Al menos 15 hombres que se encontraban en las cercanías de la Zona Cero durante o después de los atentados terroristas del 11 de septiembre de 2001 desafiaron sin querer las probabilidades médicas y sufrieron cáncer de mama.
En general, el sexo masculino sólo representa 1% de los casos de cáncer de mama en EEUU.
Jeff Flynn, de 65 años, es uno de los desafortunados. Era gerente en la empresa de almacenamiento de datos Dell EMC asignado a Goldman Sachs, en la calle Maiden Lane, cuando los aviones se estrellaron contra las torres del World Trade Center.
Pasó meses alrededor de la zona ayudando a Goldman y otras firmas de servicios financieros a recuperarse. Una década más tarde, en 2011, Flynn notó un bulto en el pecho. “Lo ignoré por varios meses. Ni siquiera sabía que los hombres pudieran contraer cáncer de mama”, dijo a New York Post.

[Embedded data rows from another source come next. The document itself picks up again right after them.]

===== src/rtl/adc_trig_pkg.sv =====
package adc_trig_pkg;

    typedef enum logic [1:0] {
        KIND_FREE = 2'd0,
        KIND_FLAG = 2'd1,
        KIND_SYNC = 2'd2,
        KIND_NONE = 2'd3
    } src_kind_e;

    function automatic src_kind_e classify_src(input int code, input int sync_lo,
                                               input int sync_hi, input int rsv_lo);
        if (code == 0)                              return KIND_FREE;
        else if (code >= rsv_lo)                    return KIND_NONE;
        else if (code >= sync_lo && code <= sync_hi) return KIND_SYNC;
        else                                        return KIND_FLAG;
    endfunction

endpackage


===== src/rtl/trig_ctrl_reg.sv =====
module trig_ctrl_reg #(
    parameter int SEL_W = 4,
    parameter int REG_W = 8
) (
    input  logic             clk,
    input  logic             rst_n,
    input  logic             wr_en,
    input  logic [REG_W-1:0] wr_data,
    output logic [REG_W-1:0] rd_data,
    output logic [SEL_W-1:0] sel_o,
    output logic             isrc_o,
    output logic             refpin_o,
    output logic             sel_chg_o
);
    localparam int RSV_BIT  = REG_W - 4;
    localparam int REF_BIT  = REG_W - 3;
    localparam int ISRC_BIT = REG_W - 2;
    localparam int SPR_BIT  = REG_W - 1;

    typedef struct packed {
        logic             spare;
        logic             isrc;
        logic             refpin;
        logic [SEL_W-1:0] sel;
    } ctrl_t;

    ctrl_t ctrl_d, ctrl_q;
    logic  unused_rsv;

    assign unused_rsv = wr_data[RSV_BIT];

    always_comb begin
        ctrl_d = ctrl_q;
        if (wr_en) begin
            ctrl_d.spare  = wr_data[SPR_BIT];
            ctrl_d.isrc   = wr_data[ISRC_BIT];
            ctrl_d.refpin = wr_data[REF_BIT];
            ctrl_d.sel    = wr_data[SEL_W-1:0];
        end
        if (!rst_n) ctrl_d = '0;
    end

    always_ff @(posedge clk) begin
        ctrl_q <= ctrl_d;
    end

    always_comb begin
        rd_data              = '0;
        rd_data[SPR_BIT]     = ctrl_q.spare;
        rd_data[ISRC_BIT]    = ctrl_q.isrc;
        rd_data[REF_BIT]     = ctrl_q.refpin;
        rd_data[SEL_W-1:0]   = ctrl_q.sel;
    end

    assign sel_o     = ctrl_q.sel;
    assign isrc_o    = ctrl_q.isrc;
    assign refpin_o  = ctrl_q.refpin;
    assign sel_chg_o = wr_en && (wr_data[SEL_W-1:0] != ctrl_q.sel);

    // Read-back of the last write, reserved bit forced low
    assert_readback_R2: assert property (@(posedge clk) disable iff (!rst_n)
        wr_en |=> (rd_data == ($past(wr_data) & ~(REG_W'(1) << RSV_BIT))));

endmodule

Pero una vez, estando de vacaciones en Florida, su esposa notó que su pezón izquierdo se estaba “invirtiendo”. Al regresar, se hizo una biopsia y se le diagnosticó cáncer de mama etapa 3. Se sometió a quimioterapia y radioterapia y luego a cirugía reconstructiva.
“Durante mi mastectomía, los cirujanos extirparon 36 ganglios linfáticos y 35 fueron cancerosos”,recordó. Pero su terrible experiencia estaba lejos de terminar.
Tres años más tarde, apareció un nuevo bulto en el cuello. El cáncer en etapa 4 había invadido los ganglios linfáticos. Ese cáncer ahora se mantiene a raya con inyecciones de hormonas y la medicina iBrance.
“Siento que mi cáncer de mama estuvo relacionado con la exposición a las toxinas del 11-S. No hay antecedentes de cáncer de mama en mi familia”, afirmó. “Pasé meses respirando esa porquería. Puedes terminar con cualquier cáncer por estar allí”.